The Somali Diaspora – Neither “Hiilo” nor “Hoo” –
One of the most shameful and sad things in all of this tragedy is the complete indifference by the Somali diaspora to the suffering and the plight of the tens of thousands (now estimated over 100,000) of displaced and dispossessed Somalis now languishing in hastily erected make-shift camps. Though the issue is widely known among the Somali communities from the region and larger Somali communities overseas, there has not been any visible efforts in mobilizing relief activities for those affected by the conflict. In Oromia, both the regional and federal government has being providing relief services to the
displaced Oromo population. There has also been significant Oromo public participation in organizing relief programs. But not so much among the Somalis despite the fact little or no federal assistance is reaching displaced Somalis.
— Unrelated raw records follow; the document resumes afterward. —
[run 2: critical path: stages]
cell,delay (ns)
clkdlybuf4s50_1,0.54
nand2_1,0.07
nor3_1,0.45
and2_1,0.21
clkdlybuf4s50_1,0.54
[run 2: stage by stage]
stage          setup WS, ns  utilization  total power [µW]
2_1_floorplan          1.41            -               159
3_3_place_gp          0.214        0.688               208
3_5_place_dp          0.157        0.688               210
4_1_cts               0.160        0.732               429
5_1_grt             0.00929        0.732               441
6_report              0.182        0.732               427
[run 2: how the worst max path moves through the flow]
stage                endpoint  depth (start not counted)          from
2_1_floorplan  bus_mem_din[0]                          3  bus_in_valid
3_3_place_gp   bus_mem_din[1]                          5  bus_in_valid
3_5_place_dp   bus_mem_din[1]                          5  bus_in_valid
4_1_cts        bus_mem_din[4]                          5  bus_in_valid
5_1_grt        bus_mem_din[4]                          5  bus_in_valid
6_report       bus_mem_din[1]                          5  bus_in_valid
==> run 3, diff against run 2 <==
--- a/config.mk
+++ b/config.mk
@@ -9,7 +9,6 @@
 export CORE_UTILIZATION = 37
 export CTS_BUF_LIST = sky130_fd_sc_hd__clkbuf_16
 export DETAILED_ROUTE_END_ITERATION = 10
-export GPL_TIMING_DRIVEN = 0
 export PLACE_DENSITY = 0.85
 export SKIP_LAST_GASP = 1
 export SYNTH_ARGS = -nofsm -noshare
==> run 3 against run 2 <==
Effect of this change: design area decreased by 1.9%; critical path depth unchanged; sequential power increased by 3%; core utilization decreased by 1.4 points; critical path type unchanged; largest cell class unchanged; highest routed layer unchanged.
### src/rtl/counter_pkg.sv
`default_nettype none
// ============================================================================
//  Module      : counter_pkg
//  Description : Shared types for the up/down modulo counter subsystem.
//  Revision    : 1.0  initial release
// ============================================================================
package counter_pkg;

    // Per-cycle counting mode; encodings are shared with stimulus code.
    typedef enum logic [1:0] {
        MODE_UP     = 2'd0,
        MODE_DOWN   = 2'd1,
        MODE_BOUNCE = 2'd2,
        MODE_HOLD   = 2'd3
    } mode_e;

endpackage : counter_pkg
`default_nettype wire

### src/rtl/tick_prescaler.sv
`default_nettype none
// ============================================================================
//  Module      : tick_prescaler
//  Description : Divides advance requests by PRESCALE and emits a one-cycle
//                tick on the last advance of each period. clr restarts the
//                period and takes precedence over adv.
//  Revision    : 1.0  initial release
// ============================================================================
module tick_prescaler #(
    parameter int PRESCALE = 1
) (
    input  logic clk,
    input  logic rst,
    input  logic clr,
    input  logic adv,
    output logic tick
);

    generate
        if (PRESCALE == 1) begin : g_passthrough
            // Every advance is a step; no divider state is needed.
            logic w_unused_ok;
            assign w_unused_ok = &{1'b0, clk, rst, clr};
            assign tick        = adv;
        end else begin : g_divider
            localparam int               PW     = (PRESCALE > 1) ? $clog2(PRESCALE) : 1;
            localparam logic [PW-1:0]    C_LAST = PW'(PRESCALE - 1);

            logic [PW-1:0] pre_q;
            logic [PW-1:0] pre_d;

            assign tick = adv && (pre_q == C_LAST);

            // Next divider value: clear wins, otherwise advance and roll over.
            always_comb begin
                pre_d = pre_q;
                if (clr) begin
                    pre_d = '0;
                end else if (adv) begin
                    pre_d = (pre_q == C_LAST) ? '0 : pre_q + PW'(1);
                end
            end

            // Divider state register.
            always_ff @(posedge clk) begin
                if (rst) begin
                    pre_q <= '0;
                end else begin
                    pre_q <= pre_d;
                end
            end
        end
    endgenerate

endmodule : tick_prescaler
`default_nettype wire

### src/rtl/updown_mod_counter.sv
`default_nettype none
// ============================================================================
//  Module      : updown_mod_counter
//  Description : WIDTH-bit modulo counter (0..MAX) with up/down/bounce/hold
//                modes, clamped synchronous load, enable prescaler, and a
//                registered wrap pulse for cascading.
//  Revision    : 1.0  initial release
// ============================================================================
module updown_mod_counter
    import counter_pkg::*;
#(
    parameter int WIDTH    = 4,
    parameter int MAX      = (1 << WIDTH) - 1,
    parameter int PRESCALE = 1
) (
    input  logic             clk,
    input  logic             rst,
    input  logic             en,
    input  mode_e            mode,
    input  logic             load,
    input  logic [WIDTH-1:0] load_val,
    output logic [WIDTH-1:0] count,
    output logic             dir,
    output logic             wrap,
    output logic             tick
);

    localparam logic [WIDTH-1:0] C_MAX = WIDTH'(MAX);
    localparam logic [WIDTH-1:0] C_ONE = WIDTH'(1);

    logic [WIDTH-1:0] count_q, count_d;
    logic             dir_q,   dir_d;
    logic             wrap_q,  wrap_d;
    logic             w_adv;

    // HOLD freezes the prescaler as well as the count.
    assign w_adv = en && (mode != MODE_HOLD);

    tick_prescaler #(
        .PRESCALE (PRESCALE)
    ) u_prescaler (
        .clk  (clk),
        .rst  (rst),
        .clr  (load),
        .adv  (w_adv),
        .tick (tick)
    );

    // Next-state: load beats step; a tick arriving with load is dropped.
    always_comb begin
        count_d = count_q;
        dir_d   = dir_q;
        wrap_d  = 1'b0;
        if (load) begin
            count_d = (load_val > C_MAX) ? C_MAX : load_val;
        end else if (tick) begin
            case (mode)
                MODE_UP: begin
                    dir_d = 1'b1;
                    if (count_q == C_MAX) begin
                        count_d = '0;
                        wrap_d  = 1'b1;
                    end else begin
                        count_d = count_q + C_ONE;
                    end
                end
                MODE_DOWN: begin
                    dir_d = 1'b0;
                    if (count_q == '0) begin
                        count_d = C_MAX;
                        wrap_d  = 1'b1;
                    end else begin
                        count_d = count_q - C_ONE;
                    end
                end
                MODE_BOUNCE: begin
                    if (dir_q) begin
                        if (count_q == C_MAX) begin
                            count_d = C_MAX - C_ONE;
                            dir_d   = 1'b0;
                            wrap_d  = 1'b1;
                        end else begin
                            count_d = count_q + C_ONE;
                        end
                    end else begin
                        if (count_q == '0) begin
                            count_d = C_ONE;
                            dir_d   = 1'b1;
                            wrap_d  = 1'b1;
                        end else begin
                            count_d = count_q - C_ONE;
                        end
                    end
                end
                default: begin
                    count_d = count_q;
                end
            endcase
        end
    end

    // Count, direction and wrap registers.
    always_ff @(posedge clk) begin
        if (rst) begin
            count_q <= '0;
            dir_q   <= 1'b1;
            wrap_q  <= 1'b0;
        end else begin
            count_q <= count_d;
            dir_q   <= dir_d;
            wrap_q  <= wrap_d;
        end
    end

    assign count = count_q;
    assign dir   = dir_q;
    assign wrap  = wrap_q;

endmodule : updown_mod_counter
`default_nettype wire
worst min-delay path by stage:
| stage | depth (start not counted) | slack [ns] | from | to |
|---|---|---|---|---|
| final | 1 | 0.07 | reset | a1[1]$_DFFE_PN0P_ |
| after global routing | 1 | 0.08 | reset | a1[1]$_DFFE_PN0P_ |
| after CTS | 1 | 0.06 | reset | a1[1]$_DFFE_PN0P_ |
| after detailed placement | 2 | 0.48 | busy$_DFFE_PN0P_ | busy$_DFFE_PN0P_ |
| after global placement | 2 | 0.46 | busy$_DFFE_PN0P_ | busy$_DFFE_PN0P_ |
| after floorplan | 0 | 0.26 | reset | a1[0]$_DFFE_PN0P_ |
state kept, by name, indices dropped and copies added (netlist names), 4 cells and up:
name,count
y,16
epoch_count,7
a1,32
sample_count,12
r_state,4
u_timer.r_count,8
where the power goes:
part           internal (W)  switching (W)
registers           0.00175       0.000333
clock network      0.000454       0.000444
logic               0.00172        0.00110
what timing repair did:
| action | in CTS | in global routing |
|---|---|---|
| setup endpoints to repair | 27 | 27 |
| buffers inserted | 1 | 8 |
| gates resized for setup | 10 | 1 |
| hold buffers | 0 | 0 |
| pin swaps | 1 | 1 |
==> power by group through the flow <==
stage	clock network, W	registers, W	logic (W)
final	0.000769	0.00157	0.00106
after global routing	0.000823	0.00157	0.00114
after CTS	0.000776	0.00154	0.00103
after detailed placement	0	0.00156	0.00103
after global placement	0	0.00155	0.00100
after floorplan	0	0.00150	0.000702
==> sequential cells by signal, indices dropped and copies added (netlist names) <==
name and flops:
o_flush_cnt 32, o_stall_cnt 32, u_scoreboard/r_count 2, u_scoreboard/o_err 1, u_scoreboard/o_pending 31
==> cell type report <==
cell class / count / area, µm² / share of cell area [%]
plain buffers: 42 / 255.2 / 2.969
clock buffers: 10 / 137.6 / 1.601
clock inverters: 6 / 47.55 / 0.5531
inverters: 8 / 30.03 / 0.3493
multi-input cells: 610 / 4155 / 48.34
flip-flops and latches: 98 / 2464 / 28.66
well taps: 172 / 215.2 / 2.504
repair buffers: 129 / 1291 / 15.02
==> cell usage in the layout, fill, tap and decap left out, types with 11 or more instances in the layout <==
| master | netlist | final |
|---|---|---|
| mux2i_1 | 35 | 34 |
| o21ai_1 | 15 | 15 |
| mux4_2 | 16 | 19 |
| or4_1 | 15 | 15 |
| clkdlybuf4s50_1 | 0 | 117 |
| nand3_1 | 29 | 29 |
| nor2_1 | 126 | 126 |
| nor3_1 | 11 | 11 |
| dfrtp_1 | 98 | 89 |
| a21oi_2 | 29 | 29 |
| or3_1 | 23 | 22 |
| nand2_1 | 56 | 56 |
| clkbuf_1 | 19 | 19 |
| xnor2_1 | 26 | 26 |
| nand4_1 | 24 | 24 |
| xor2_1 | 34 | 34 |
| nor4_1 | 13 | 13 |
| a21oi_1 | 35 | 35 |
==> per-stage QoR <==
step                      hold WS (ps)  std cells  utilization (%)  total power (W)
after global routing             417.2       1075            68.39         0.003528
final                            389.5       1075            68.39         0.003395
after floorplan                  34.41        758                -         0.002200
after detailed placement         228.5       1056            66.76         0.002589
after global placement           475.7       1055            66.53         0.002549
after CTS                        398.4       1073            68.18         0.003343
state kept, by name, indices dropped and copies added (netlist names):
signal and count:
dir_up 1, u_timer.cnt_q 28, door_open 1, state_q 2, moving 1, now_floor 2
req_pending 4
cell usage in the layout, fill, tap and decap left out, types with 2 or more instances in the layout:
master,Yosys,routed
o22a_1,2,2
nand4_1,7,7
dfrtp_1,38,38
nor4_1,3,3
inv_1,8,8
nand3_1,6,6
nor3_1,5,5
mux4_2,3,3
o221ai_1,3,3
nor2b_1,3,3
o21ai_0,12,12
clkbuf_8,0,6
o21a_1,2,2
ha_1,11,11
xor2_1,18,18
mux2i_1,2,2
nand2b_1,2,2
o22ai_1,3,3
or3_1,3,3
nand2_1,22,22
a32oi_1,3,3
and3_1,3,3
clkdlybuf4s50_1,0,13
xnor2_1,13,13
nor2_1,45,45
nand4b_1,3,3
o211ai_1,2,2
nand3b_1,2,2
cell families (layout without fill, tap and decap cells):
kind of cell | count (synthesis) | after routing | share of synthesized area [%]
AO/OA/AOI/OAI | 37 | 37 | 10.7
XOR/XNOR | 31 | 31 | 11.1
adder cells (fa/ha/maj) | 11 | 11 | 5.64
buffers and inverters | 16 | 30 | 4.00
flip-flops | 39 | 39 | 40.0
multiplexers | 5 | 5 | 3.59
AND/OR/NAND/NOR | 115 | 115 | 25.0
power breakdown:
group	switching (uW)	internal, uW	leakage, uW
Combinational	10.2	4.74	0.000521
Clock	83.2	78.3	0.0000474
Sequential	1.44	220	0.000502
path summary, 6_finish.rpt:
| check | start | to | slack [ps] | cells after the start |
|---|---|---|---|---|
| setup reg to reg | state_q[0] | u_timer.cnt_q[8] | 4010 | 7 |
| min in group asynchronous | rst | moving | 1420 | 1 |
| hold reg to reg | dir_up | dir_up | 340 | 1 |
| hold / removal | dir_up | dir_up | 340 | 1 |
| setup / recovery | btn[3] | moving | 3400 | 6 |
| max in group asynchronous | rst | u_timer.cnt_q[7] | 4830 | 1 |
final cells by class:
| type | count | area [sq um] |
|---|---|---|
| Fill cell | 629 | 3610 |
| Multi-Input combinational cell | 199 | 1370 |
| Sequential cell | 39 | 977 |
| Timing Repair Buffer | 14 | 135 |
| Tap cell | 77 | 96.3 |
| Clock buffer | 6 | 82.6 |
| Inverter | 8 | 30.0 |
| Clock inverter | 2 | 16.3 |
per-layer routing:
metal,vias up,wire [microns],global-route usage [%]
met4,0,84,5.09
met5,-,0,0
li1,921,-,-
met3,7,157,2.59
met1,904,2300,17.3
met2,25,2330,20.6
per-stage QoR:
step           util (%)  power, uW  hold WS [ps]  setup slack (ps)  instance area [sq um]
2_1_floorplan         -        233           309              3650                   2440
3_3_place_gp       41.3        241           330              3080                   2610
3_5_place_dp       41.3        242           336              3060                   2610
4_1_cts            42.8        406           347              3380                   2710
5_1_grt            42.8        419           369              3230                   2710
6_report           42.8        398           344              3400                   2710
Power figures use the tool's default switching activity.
`src/rtl/ifetch_queue.sv`:
```
// Instruction fetch queue: a single-outstanding memory fetcher feeding a small
// FIFO of {pc, word} pairs, with branch redirect and in-flight response drop.
module ifetch_queue #(
    parameter int          DEPTH    = 4,
    parameter logic [31:0] RESET_PC = 32'h0
) (
    input  logic        clk,
    input  logic        reset,
    output logic [31:0] m_addr,
    output logic        m_req,
    input  logic        m_ack,
    input  logic [31:0] m_data,
    output logic        i_valid,
    output logic [31:0] i_data,
    output logic [31:0] i_pc,
    input  logic        i_ready,
    input  logic        redirect,
    input  logic [31:0] redirect_pc
);

    localparam int AW = (DEPTH > 1) ? $clog2(DEPTH) : 1;
    localparam int CW = AW + 1;
    localparam logic [CW-1:0] DEPTH_C = CW'(DEPTH);

    typedef enum logic [1:0] {
        ST_IDLE = 2'd0,
        ST_WAIT = 2'd1,
        ST_DROP = 2'd2
    } state_e;

    state_e        state_q, state_d;
    logic [31:0]   fpc_q, fpc_d;
    logic [31:0]   m_addr_q, m_addr_d;
    logic          m_req_q, m_req_d;
    logic [CW-1:0] count_q, count_d;
    logic [AW-1:0] rd_ptr_q, rd_ptr_d;
    logic [AW-1:0] wr_ptr_q, wr_ptr_d;
    logic [31:0]   pc_mem_q   [DEPTH];
    logic [31:0]   word_mem_q [DEPTH];

    logic          push_s;
    logic          pop_s;
    logic [CW-1:0] count_after_pop_s;
    logic [31:0]   redirect_pc_s;

    // Next-state, fetch pointer and FIFO bookkeeping.
    always_comb begin
        state_d           = state_q;
        fpc_d             = fpc_q;
        m_addr_d          = m_addr_q;
        push_s            = 1'b0;
        redirect_pc_s     = redirect_pc & 32'hFFFF_FFFC;
        pop_s             = i_ready && (count_q != {CW{1'b0}}) && !redirect;
        count_after_pop_s = count_q - {{AW{1'b0}}, pop_s};

        case (state_q)
            ST_IDLE: begin
                if (redirect) begin
                    fpc_d = redirect_pc_s;
                end else if (count_after_pop_s < DEPTH_C) begin
                    state_d  = ST_WAIT;
                    m_addr_d = fpc_q;
                end else begin
                    state_d = ST_IDLE;
                end
            end
            ST_WAIT: begin
                if (redirect) begin
                    // A response arriving with the redirect is stale; drop it here.
                    fpc_d   = redirect_pc_s;
                    state_d = m_ack ? ST_IDLE : ST_DROP;
                end else if (m_ack) begin
                    push_s   = 1'b1;
                    fpc_d    = fpc_q + 32'd4;
                    m_addr_d = fpc_q + 32'd4;
                    // Keep one slot free for the next outstanding request.
                    if ((count_after_pop_s + {{AW{1'b0}}, 1'b1}) < DEPTH_C) begin
                        state_d = ST_WAIT;
                    end else begin
                        state_d = ST_IDLE;
                    end
                end else begin
                    state_d = ST_WAIT;
                end
            end
            ST_DROP: begin
                if (redirect) begin
                    fpc_d = redirect_pc_s;
                end else begin
                    fpc_d = fpc_q;
                end
                if (m_ack) begin
                    state_d = ST_IDLE;
                end else begin
                    state_d = ST_DROP;
                end
            end
            default: begin
                state_d = ST_IDLE;
            end
        endcase

        m_req_d = (state_d != ST_IDLE);

        if (redirect) begin
            count_d  = {CW{1'b0}};
            rd_ptr_d = {AW{1'b0}};
            wr_ptr_d = {AW{1'b0}};
        end else begin
            count_d  = count_after_pop_s + {{AW{1'b0}}, push_s};
            rd_ptr_d = rd_ptr_q + {{(AW-1){1'b0}}, pop_s};
            wr_ptr_d = wr_ptr_q + {{(AW-1){1'b0}}, push_s};
        end
    end

    // Control state registers.
    always_ff @(posedge clk or posedge reset) begin
        if (reset) begin
            state_q  <= ST_IDLE;
            fpc_q    <= RESET_PC;
            m_addr_q <= RESET_PC;
            m_req_q  <= 1'b0;
            count_q  <= {CW{1'b0}};
            rd_ptr_q <= {AW{1'b0}};
            wr_ptr_q <= {AW{1'b0}};
        end else begin
            state_q  <= state_d;
            fpc_q    <= fpc_d;
            m_addr_q <= m_addr_d;
            m_req_q  <= m_req_d;
            count_q  <= count_d;
            rd_ptr_q <= rd_ptr_d;
            wr_ptr_q <= wr_ptr_d;
        end
    end

    // FIFO storage; the head is always read from these registers.
    always_ff @(posedge clk or posedge reset) begin
        if (reset) begin
            for (int k = 0; k < DEPTH; k++) begin
                pc_mem_q[k]   <= 32'h0;
                word_mem_q[k] <= 32'h0;
            end
        end else if (push_s) begin
            pc_mem_q[wr_ptr_q]   <= fpc_q;
            word_mem_q[wr_ptr_q] <= m_data;
        end else begin
            pc_mem_q[wr_ptr_q]   <= pc_mem_q[wr_ptr_q];
            word_mem_q[wr_ptr_q] <= word_mem_q[wr_ptr_q];
        end
    end

    assign m_addr  = m_addr_q;
    assign m_req   = m_req_q;
    assign i_valid = (count_q != {CW{1'b0}});
    assign i_data  = word_mem_q[rd_ptr_q];
    assign i_pc    = pc_mem_q[rd_ptr_q];

endmodule

```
And in Some cases, like Moyale, what little assistance the Somali state attempted to deliver was looted by the sieging force. It appears the very social, cultural and political ills that brought about the region’s current unenviable situation are straining our most basic common bond and identity of “Soomaalinimo”! If we are indeed unwilling to come together to offer what little relief and assistant we can to those Somalis affected by this terrible tragedy what use is “Somalinino”? Unfortunately, the loud voices of “Soomaali Wayn” are nowhere to be found in times of need. Always eager to wave a flag, they often forget it’s the people that matters the most. The combine ills of fatalism, apathy and indifference could ultimately unravel the tattered fabric of Somali identity and common bond. The Somali diaspora can play a number of constructive roles in the conflict. The first and foremost is organizing itself and undertaking fundraising events to provide relief assistance to the displace Somalis. Second is forming a relief organization (s), akin to “Somali Crescent Society”, that responds to humanitarian crisis such the one arising from this conflict and others like the more regular severe droughts of our age. Further, the diaspora, not subject to certain political constraints the Somali regional state leadership maybe, can help advance the cause of peace by engaging with the Oromo community, the Oromia state and the federal government.